In May 2018, then-Senators assistant GM Randy Lee was charged with second-degree harassment after allegedly making lewd comments and rubbing the shoulders of a 19-year-old male hotel shuttle driver in Buffalo during the NHL’s pre-draft combine. He was suspended by the team in June and stepped down in August. Both the team and Lee eventually settled the lawsuit out of court.
A month later, news emerged that the wife of Senators captain Erik Karlsson had filed an order of protection against the fiancee of Senators forward Mike Hoffman, alleging harassment and cyberbullying. Hoffman was traded a week later.
And just prior to the Lee and Karlsson-Hoffman stories breaking, franchise icon Daniel Alfredsson was quoted by a blogger saying he hoped the team would be sold to ensure its future in Ottawa. The blogger opted to publish the quote after Alfredsson told the writer they were off the record.
Prior to training camp that fall, defenceman Mark Borowiecki and Melnyk appeared in an awkward team-produced video focusing on the franchise’s rebuild that went viral.
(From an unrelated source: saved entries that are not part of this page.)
What follows belongs to an exercise in optimizing a design on an open flow for small area and a short achievable clock period; a production flow would make more cautious choices.
RTL that was checked went through simulation tests only; none was proved equivalent to the original.
Power and IR drop assume default switching activity.

Design fc_layer, start of the top module:
module fc_layer (
    input  logic        clk,
    input  logic        rstn,
    input  logic        r_valid,
    input  logic [31:0] in_data,
    output logic        t_valid,
    output logic [31:0] out_data
);
Size in the first run: about 1800 cells after synthesis, about 68 I/O pins, roughly 0.020 mm² of cells after synthesis.
==> flow/config.mk <==
export PLATFORM = sky130hd
export DESIGN_NAME = fc_layer
export DESIGN_NICKNAME = fc_layer
export VERILOG_FILES = /design/flow/design.v
export SDC_FILE = /design/flow/constraint.sdc
export NUM_CORES = 4
export LEC_CHECK = 0
export CAP_MARGIN = 20
export CORE_MARGIN = 2
export CORE_UTILIZATION = 65
export CTS_CLUSTER_DIAMETER = 100
export CTS_CLUSTER_SIZE = 20
export SLEW_MARGIN = 20
==> flow/constraint.sdc <==
create_clock -name core_clock -period 8.0 [get_ports {clk}]
set_input_delay 1.6000 -clock core_clock [delete_from_list [all_inputs] [get_ports {clk}]]
set_output_delay 1.6000 -clock core_clock [all_outputs]
set_load 0.01 [all_outputs]
standard.sh (not shown) runs the stock make flow with config.mk's settings and CLKGATE_MAP_FILE= SYNTH_SCRIPT=/design/flow/synth_recipe.tcl, a recipe that flattens the netlist after the stock synthesis.
==> flow/flow/run.sh <==
#!/bin/bash
# Standard layout, with strong buffers on the ports, sizing free to change a
# cell's footprint, and timing repair aiming 5.35 ns past the 8 ns clock. The
# make output goes to flow_make.log here; each ORFS step keeps its own log
# under orfs/logs.
set -euo pipefail
bash standard.sh \
    BUFFER_PORTS_ARGS="-buffer_cell sky130_fd_sc_hd__buf_4" \
    MATCH_CELL_FOOTPRINT=0 \
    SETUP_SLACK_MARGIN=5.35 \
    finish > flow_make.log 2>&1
The baseline produced a clean layout.
Rerun with:
--- a/flow/flow/run.sh
+++ b/flow/flow/run.sh
@@ -3 +3 @@
-# cell's footprint, and timing repair aiming 5.35 ns past the 8 ns clock. The
+# cell's footprint, and timing repair aiming 5.4 ns past the 8 ns clock. The
@@ -10 +10 @@
-    SETUP_SLACK_MARGIN=5.35 \
+    SETUP_SLACK_MARGIN=5.4 \
--- a/flow/config.mk
+++ b/flow/config.mk
@@ -10 +10 @@
-export CORE_UTILIZATION = 65
+export CORE_UTILIZATION = 62
=> Core utilization goes down by 2.9 points. Clock skew is about the same. Area after synthesis does not change. Final area grows by 1.6%.
Rerun with:
--- a/flow/config.mk
+++ b/flow/config.mk
@@ -10 +10 @@
-export CORE_UTILIZATION = 62
+export CORE_UTILIZATION = 68
Critical path depth is unchanged.
Synthesized area is unchanged.
Sequential power is about the same.
Design area came out lower by 0.54%.
Die area came out lower by 8.6%.
Non-clock buffer count came out higher by 3.
Rerun with:
--- a/flow/config.mk
+++ b/flow/config.mk
@@ -10 +10 @@
-export CORE_UTILIZATION = 68
+export CORE_UTILIZATION = 65
What happened: Utilization shrinks by 2.5 points; hold slack got worse by 0.0098 ns; cell area grows slightly; power is about the same; die area grows by a few percent; routed wire length shrinks slightly; final cell count is about the same; critical path depth does not change.
Rerun with:
--- a/flow/config.mk
+++ b/flow/config.mk
@@ -10 +10 @@
-export CORE_UTILIZATION = 65
+export CORE_UTILIZATION = 58
The new run finished with timing, DRC and antenna clean.
Die area rises by 12%.
Final cell count rises by 2.5%.
Final area stays flat.
Worst setup slack is worse by 0.0088 ns.
Area after synthesis is unchanged.
Combinational power falls by about 1%.
Routed wire length rises by 2.5%.
Register-to-register slack is better by 0.04 ns.
Clock skew falls by 0.0095 ns.
Global-route usage falls by 1.6 points.
Power falls by 0.54%.

---

fc_layer, a different RTL version from the one above (not shown whole).
Size in the first run: roughly 1900 cells after synthesis, ~360 flip-flops, ~68 I/O pins, ~0.021 sq mm of cells after synthesis.
Design fc_layer, start of the top module:
module fc_layer (
    input  logic        clk,
    input  logic        rstn,
    input  logic        r_valid,
    input  logic [31:0] in_data,
    output logic        t_valid,
    output logic [31:0] out_data
);
    logic [3:0] cnt;
    logic       w_first, w_second, w_weight, w_bias;
    assign w_first  = r_valid && (cnt == 4'd2 || cnt == 4'd4 || cnt == 4'd6 || cnt == 4'd8);
    assign w_second = r_valid && (cnt == 4'd3 || cnt == 4'd5 || cnt == 4'd7 || cnt == 4'd9);
    assign w_weight = w_first || w_second;
    assign w_bias   = r_valid && (cnt == 4'd10);
    logic       start0;   
    logic       fin0;     
    logic       sb0;      
    logic [1:0] nid0;     
    always_ff @(posedge clk or negedge rstn) begin
        if (!rstn) begin
            cnt    <= '0;
            start0 <= 1'b0;
            fin0   <= 1'b0;
            sb0    <= 1'b0;
            nid0   <= '0;
        end else begin
            if (r_valid) cnt <= (cnt == 4'd10) ? 4'd0 : cnt + 4'd1;
            start0 <= w_first;
            fin0   <= w_second && (cnt != 4'd9);
            sb0    <= w_bias;
            nid0   <= cnt[2:1] - 2'd1;
        end
    end
    logic [31:0] feat_p, feat_q;
    always_ff @(posedge clk) begin
        if (r_valid && (cnt == 4'd0 || cnt >= 4'd3))
            feat_p <= (cnt == 4'd0) ? in_data : (cnt == 4'd10) ? 32'h0100_0000 : feat_q;
        if (r_valid && (cnt == 4'd1 || (cnt >= 4'd3 && cnt <= 4'd9)))
            feat_q <= (cnt == 4'd1) ? in_data : feat_p;
    end
    logic [3:0] neg0, one0, two0, neg1, one1, two1, neg2, one2, two2, neg3, one3, two3;
    for (genvar k = 0; k < 4; k++) begin : g_enc
        logic [8:0] wx;
        logic [3:0] ng, on, tw;
        logic [3:0] ng_q, on_q, tw_q;
        assign wx = {in_data[8*k +: 8], 1'b0};
        for (genvar m = 0; m < 4; m++) begin : g_dig
            assign ng[m] = wx[2*m+2];
            assign on[m] = wx[2*m+1] ^ wx[2*m];
            assign tw[m] = (wx[2*m+2] & ~wx[2*m+1] & ~wx[2*m]) | (~wx[2*m+2] & wx[2*m+1] & wx[2*m]);
        end
        always_ff @(posedge clk) begin
            ng_q <= ng & {4{r_valid}};
            on_q <= on & {4{r_valid}};
            tw_q <= tw & {4{r_valid}};
        end
    end
    assign {neg0, one0, two0} = {g_enc[0].ng_q, g_enc[0].on_q, g_enc[0].tw_q};
  ...
Settings: LEC_CHECK=0, ABC_CLOCK_PERIOD_IN_PS=2500, CAP_MARGIN=20, CORE_MARGIN=2, CORE_UTILIZATION=40, SLEW_MARGIN=20; clock period 8.0 ns.
==> flow/flow/run.sh <==
#!/bin/bash
# Standard layout, with strong buffers on the ports, sizing free to change a
# cell's footprint, and timing repair aiming 5.4 ns past the 8 ns clock. The
# make output goes to flow_make.log here; each ORFS step keeps its own log
# under orfs/logs.
set -euo pipefail
bash standard.sh \
    BUFFER_PORTS_ARGS="-buffer_cell sky130_fd_sc_hd__buf_4" \
    MATCH_CELL_FOOTPRINT=0 \
    SETUP_SLACK_MARGIN=5.4 \
    finish > flow_make.log 2>&1
The baseline completed with no timing, DRC or antenna violations.
Rerun with:
- CTS_CLUSTER_DIAMETER: not set -> 100
- CTS_CLUSTER_SIZE: not set -> 30
Outcome:
- critical path depth climbs by 1
- sequential cell count does not change
- area after synthesis does not change
- core utilization drops by 1.4 points
- synthesized cell count does not change
- power drops by 7.9%
- global-route usage drops by 0.47 points
- design area drops by 2.9%
- worst setup slack is better by 93 ps
- die area stays the same
- combinational power climbs by about 2%
No run of this note included a check of the RTL's function; only the layout flow was run.

---

fc_layer, a different RTL version from the one above (not shown whole).
Size in the first run: about 1900 cells after synthesis, ~68 I/O pins, ~21000 µm² of cells after synthesis.
export LEC_CHECK = 0
export ABC_CLOCK_PERIOD_IN_PS = 1800
export CAP_MARGIN = 20
export CORE_MARGIN = 2
export CORE_UTILIZATION = 40
export CTS_CLUSTER_DIAMETER = 100
export CTS_CLUSTER_SIZE = 20
export SLEW_MARGIN = 20
create_clock -name core_clock -period 8.0 [get_ports {clk}]
Scripts as last shown in full above: flow/flow/run.sh
The baseline completed without violations.
==> next run, changes <==
Settings changed: ABC_CLOCK_PERIOD_IN_PS 1800 to 2500.
Result:
- core utilization is unchanged
- setup slack stays the same
- cell count stays the same
- critical path depth stays the same
- non-clock buffer count does not change
- power is unchanged
- wire length is unchanged
- synthesized area does not change
- sequential share of layout area is unchanged

---

== job 7153 ==
fc_layer, a different RTL version from the one above (not shown whole).
Size: roughly 1900 cells after synthesis, about 390 flip-flops, ~68 I/O pins, roughly 21000 um2 of cells after synthesis.
Settings: LEC_CHECK=0, CAP_MARGIN=20, CORE_MARGIN=2, CORE_UTILIZATION=65, CTS_CLUSTER_DIAMETER=80, CTS_CLUSTER_SIZE=25, SLEW_MARGIN=20; clock period 8.0 ns.
Scripts as last shown in full above: flow/flow/run.sh
#### Input delta (job 5982 over job 7153)
Settings: swapping 65 for 60 in CORE_UTILIZATION; swapping 80 for 100 in CTS_CLUSTER_DIAMETER; swapping 25 for 20 in CTS_CLUSTER_SIZE.
-- flow/flow/run.sh --
<<< job 7153, line 3
# cell's footprint, and timing repair aiming 5.4 ns past the 8 ns clock. The
>>> job 5982, line 3
# cell's footprint, and timing repair aiming 5.45 ns past the 8 ns clock. The
<<< job 7153, line 10
    SETUP_SLACK_MARGIN=5.4 \
>>> job 5982, line 10
    SETUP_SLACK_MARGIN=5.45 \
==> comparison <==
Job 5982 gives more clock network fraction of total power than job 7153 did.
For the number of gates on the worst path with buffers counted, job 5982 came in 10 lower than job 7153 did.
Number of non-filler instances in the completed layout, job 5982 vs job 7153: up by a few percent
Job 5982: placed wire-length estimate is 690 um higher than what job 7153 reported.
| hold slack | job 7153 vs job 5982 | ≈ equal |
Input-level comparison between job 2398 and job 5982:
Settings: CORE_UTILIZATION: 60 -> 40; ABC_CLOCK_PERIOD_IN_PS: unset -> 2500.
-- flow/flow/run.sh --
<<< job 5982, line 3
# cell's footprint, and timing repair aiming 5.45 ns past the 8 ns clock. The
>>> job 2398, line 3
# cell's footprint, and timing repair aiming 5.4 ns past the 8 ns clock. The
<<< job 5982, line 10
    SETUP_SLACK_MARGIN=5.45 \
>>> job 2398, line 10
    SETUP_SLACK_MARGIN=5.4 \
Findings:
- Against job 5982 as the reference, job 2398 delivers a higher relative area change from synthesis to final layout.
- Job 2398 vs job 5982: net count reported at finish down
- Re number of placement rows: job 2398 and job 5982 aren't equal, and the lower value belongs to job 5982.
- | die extent in y | job 2398 vs job 5982 | 22% higher |
The following lists how job 5700 was set up differently from job 2398:
Settings: changing CORE_UTILIZATION from 40 to 80; removing ABC_CLOCK_PERIOD_IN_PS (formerly 2500).
Between job 2398 and job 5700, number of antenna violations at the first check in global routing increased.
Per the comparison of job 5700 with job 2398, met3 demand-to-capacity share in global routing higher, total number of vias higher, leakage dissipation lower, design area lower.
| utilization | higher: job 5700 |
Between job 2398 and job 5700, the flow reports chip width decreasing by more than a quarter.
Job 2398 → job 5700: overall routed net length went up about 11%; number of diodes decreased 1; met1 global-route usage picked up an extra 24 points.

---

fc_layer again, from the RTL that the note above started with.
Settings: LEC_CHECK=0, CAP_MARGIN=20, CORE_MARGIN=2, CORE_UTILIZATION=65, CTS_CLUSTER_DIAMETER=100, CTS_CLUSTER_SIZE=20, SLEW_MARGIN=20; clock period 8.0 ns.
==> flow/flow/run.sh <==
#!/bin/bash
# Standard layout, with strong buffers on the ports, sizing free to change a
# cell's footprint, and timing repair aiming 5.4 ns past the 8 ns clock. The
# make output goes to flow_make.log here; each ORFS step keeps its own log
# under orfs/logs.
set -euo pipefail
bash standard.sh \
    BUFFER_PORTS_ARGS="-buffer_cell sky130_fd_sc_hd__buf_2" \
    MATCH_CELL_FOOTPRINT=0 \
    SETUP_SLACK_MARGIN=5.4 \
    finish > flow_make.log 2>&1
The baseline completed without violations.
Next try:
--- a/flow/flow/run.sh
+++ b/flow/flow/run.sh
@@ -7,3 +7,3 @@
 bash standard.sh \
-    BUFFER_PORTS_ARGS="-buffer_cell sky130_fd_sc_hd__buf_2" \
+    BUFFER_PORTS_ARGS="-buffer_cell sky130_fd_sc_hd__buf_4" \
     MATCH_CELL_FOOTPRINT=0 \
CTS_CLUSTER_DIAMETER = 60   (was 100)
CTS_CLUSTER_SIZE = 30   (was 20)
Effect:
- die area does not change
- cell count is about the same
- routed wire length decreases by 0.61%
- utilization is higher by 1.5 points
- worst hold slack is better by 0.0062 ns
- count of clock-buffer cells in the layout decreases by 11
Next try:
CORE_UTILIZATION = 55   (was 65)
CTS_CLUSTER_DIAMETER = 100   (was 60)
CTS_CLUSTER_SIZE = 20   (was 30)
Area after synthesis is unchanged.
Power falls by 5.9%.
Setup slack gets better by 0.012 ns.
Next try:
CORE_UTILIZATION = 65   (was 55)
GPL_ROUTABILITY_DRIVEN = 0   (was default)
Result: Final area came out lower slightly. Synthesized area does not change. Worst setup slack degrades by 0.017 ns. Clock power barely changes. Utilization came out higher by 11 points.

---

Another version of the RTL of fc_layer (not shown whole).
Size in the first run: about 1800 cells after synthesis, about 370 flip-flops, roughly 20000 sq um of cells after synthesis.
clock: 8.0 ns
lec_check: 0
cap_margin: 20
core_margin: 2
core_utilization: 62
cts_cluster_diameter: 100
cts_cluster_size: 20
slew_margin: 20
==> flow/flow/run.sh <==
#!/bin/bash
# Standard layout, with strong buffers on the ports, sizing free to change a
# cell's footprint, and timing repair aiming 5.4 ns past the 8 ns clock. The
# make output goes to flow_make.log here; each ORFS step keeps its own log
# under orfs/logs.
set -euo pipefail
bash standard.sh \
    BUFFER_PORTS_ARGS="-buffer_cell sky130_fd_sc_hd__buf_4" \
    MATCH_CELL_FOOTPRINT=0 \
    SETUP_SLACK_MARGIN=5.4 \
    finish > flow_make.log 2>&1
==> next run, changes <==
- CORE_UTILIZATION: 62 -> 65
Power goes up slightly. Final cell count barely changes. Worst setup slack got worse by 0.11 ns. Count of clock-buffer cells in the layout went down by 1. Register-to-register slack gets worse by 0.11 ns. Combinational power is higher slightly. Non-clock buffer count increases by 8.
Function was not checked in any run of this note: the RTL went through the layout flow alone.

---

## run 1
fc_layer, a different RTL version from the one above (not shown whole).
Size in the first run: roughly 350 flip-flops, about 68 I/O pins, roughly 21000 µm² of cells after synthesis.
Settings: LEC_CHECK=0, ABC_CLOCK_PERIOD_IN_PS=2500, CAP_MARGIN=20, CORE_MARGIN=2, CORE_UTILIZATION=40, SETUP_SLACK_MARGIN=5, SLEW_MARGIN=20; clock period 8.0 ns.
run.sh (not shown) runs the stock make flow with config.mk's settings and CLKGATE_MAP_FILE= SYNTH_SCRIPT=/design/flow/synth_recipe.tcl, a recipe that flattens the netlist after the stock synthesis.
Stock flow here: none of the scripts above is used.
[inputs] run 2 vs run 1
==> flow/flow/run.sh (new file) <==
#!/bin/bash
# Standard layout, with strong buffers on the ports and sizing free to change
# a cell's footprint. The make output goes to flow_make.log here; each ORFS
# step keeps its own log under orfs/logs.
set -euo pipefail
bash standard.sh \
    BUFFER_PORTS_ARGS="-buffer_cell sky130_fd_sc_hd__buf_4" \
    MATCH_CELL_FOOTPRINT=0 \
    finish > flow_make.log 2>&1
==> flow/standard.sh (new file) <==
#!/bin/bash
# synth_recipe.tcl (not shown) runs the flow's synth.tcl, then flattens the netlist and writes it again
# the make line also repeats each setting of config.mk as NAME=value (left out here)
make -C /OpenROAD-flow-scripts/flow DESIGN_CONFIG=/design/flow/config.mk WORK_HOME=/design/flow/orfs CLKGATE_MAP_FILE= SYNTH_SCRIPT=/design/flow/synth_recipe.tcl "${@:-finish}"
removed: flow/run.sh
### Flow results
The total power consumption of the routed design was comparable across run 2 and run 1. Diff run 1 -> run 2: largest fanout on the critical path was more or less identical, headroom to the max-slew limit now larger, number of nets in the finished design saw a decrease, cell area after synthesis was more or less identical, total global routing track utilization held steady.
Function was not checked in any run of this note: the RTL went through the layout flow alone.

---

Another version of the RTL of fc_layer (not shown whole).
Size in the first run: about 1900 cells after synthesis, roughly 380 flip-flops, about 20000 µm² of cells after synthesis.
// fc_layer
module fc_layer (
    input  logic        clk,
    input  logic        rstn,
    input  logic        r_valid,
    input  logic [31:0] in_data,
    output logic        t_valid,
    output logic [31:0] out_data
);
export LEC_CHECK = 0
export CAP_MARGIN = 20
export CORE_MARGIN = 2
export CORE_UTILIZATION = 58
export CTS_CLUSTER_DIAMETER = 100
export CTS_CLUSTER_SIZE = 20
export SLEW_MARGIN = 20
create_clock -name core_clock -period 8.0 [get_ports {clk}]
standard.sh (not shown) runs the stock make flow with config.mk's settings and CLKGATE_MAP_FILE= SYNTH_SCRIPT=/design/flow/synth_recipe.tcl, a recipe that flattens the netlist after the stock synthesis.
==> flow/flow/run.sh <==
#!/bin/bash
# Standard layout, with strong buffers on the ports, sizing free to change a
# cell's footprint, and timing repair aiming 5.4 ns past the 8 ns clock. The
# make output goes to flow_make.log here; each ORFS step keeps its own log
# under orfs/logs.
set -euo pipefail
bash standard.sh \
    BUFFER_PORTS_ARGS="-buffer_cell sky130_fd_sc_hd__buf_4" \
    MATCH_CELL_FOOTPRINT=0 \
    SETUP_SLACK_MARGIN=5.4 \
    finish > flow_make.log 2>&1
The starting point finished clean.
==> next run, changes <==
Settings changed: CORE_UTILIZATION 58 to 65.
Result: Synthesized cell count stays the same; count of clock-buffer cells in the layout shrinks by 1; core utilization goes up by 7.5 points; sequential power hardly moves; cell count decreases by 2.6%; setup slack is better by 0.0031 ns; worst hold slack hardly moves; register-to-register slack hardly moves; power rises by 0.60%; maximum frequency barely changes.
Function was not checked in any run of this note: the RTL went through the layout flow alone.

-- afterwards: timing with drivers on the ports --
In the flow no input, the clock included, has a driving cell. The finished layouts below were timed again as built, in two steps. Step 1 sets driving cells, clkbuf_16 on the clock port and buf_2 on the other inputs (assumed; they add their load-dependent delay and slew). Step 2 times the ports against the registers' clock, not the clock port: input delays grow and output delays shrink by t, the midpoint of the rising clock arrivals with the driver on. Three values: ideal, step 1, step 2; two values: the first two.
run	t (ns)	setup WS [ns]	latest minus earliest clock arrival (ns)
the first run of note 1	0.595	5.369 / 5.344 / 5.000	0.020 / 0.021
the second run of note 1	0.599	5.404 / 5.353 / 5.008	0.025 / 0.025
the third run of note 1	0.586	5.428 / 5.373 / 4.983	0.020 / 0.020
the fourth run of note 1	0.593	5.412 / 5.358 / 4.983	0.023 / 0.023
the fifth run of note 1	0.594	5.403 / 5.346 / 4.988	0.017 / 0.016
the first run of note 2	0.621	5.068 / 5.068 / 5.029	0.017 / 0.017
the second run of note 2	0.605	5.162 / 5.162 / 5.061	0.072 / 0.072
the first run of note 3	0.615	5.300 / 5.243 / 5.079	0.035 / 0.034
the second run of note 3	0.615	5.300 / 5.243 / 5.079	0.035 / 0.034
job 7153	0.585	5.392 / 5.378 / 4.917	0.024 / 0.025
job 5982	0.607	5.383 / 5.329 / 4.935	0.037 / 0.038
job 2398	0.631	5.369 / 5.312 / 4.886	0.043 / 0.043
job 5700	0.599	5.266 / 5.266 / 4.875	0.018 / 0.018
the first run of note 5	0.592	5.408 / 5.359 / 4.848	0.028 / 0.028
the second run of note 5	0.625	5.387 / 5.337 / 4.914	0.021 / 0.021
the third run of note 5	0.607	5.399 / 5.347 / 4.863	0.016 / 0.017
the fourth run of note 5	0.583	5.382 / 5.338 / 4.822	0.023 / 0.023
the first run of note 6	0.586	5.368 / 5.367 / 5.036	0.021 / 0.022
the second run of note 6	0.584	5.256 / 5.256 / 4.969	0.030 / 0.030
run 1	0.631	5.051 / 5.051 / 4.642	0.023 / 0.023
run 2	0.617	5.057 / 5.057 / 4.788	0.012 / 0.012
the first run of note 8	0.603	5.389 / 5.351 / 4.903	0.023 / 0.023
the second run of note 8	0.589	5.392 / 5.363 / 4.924	0.022 / 0.023
After both steps setup and hold are still met in every run listed.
With just one year left on his contract and after he didn’t accept an offer for an extension over the summer, Karlsson was dealt to the San Jose Sharks for four players and two draft picks shortly thereafter.
A report then emerged in November 2018 about a video from an Uber vehicle featuring seven Senators players discussing their ineffective systems and mocking assistant coach Martin Raymond.
Despite all the drama, fans were still buoyed by the fact the team was working toward securing a downtown arena to replace Canadian Tire Centre, which is located in suburban Kanata, far from city’s core.
But that deal to redevelop the Lebreton Flats site fell through as Melnyk and his former partners on the project started suing each other. Since then, Melnyk has been involved in more lawsuits, including separate claims involving his private jet and a Connecticut casino.
The team has also burned through a number of high-ranking executives since Cyril Leeder, a member of the organization since 1992, was abruptly fired in January 2017.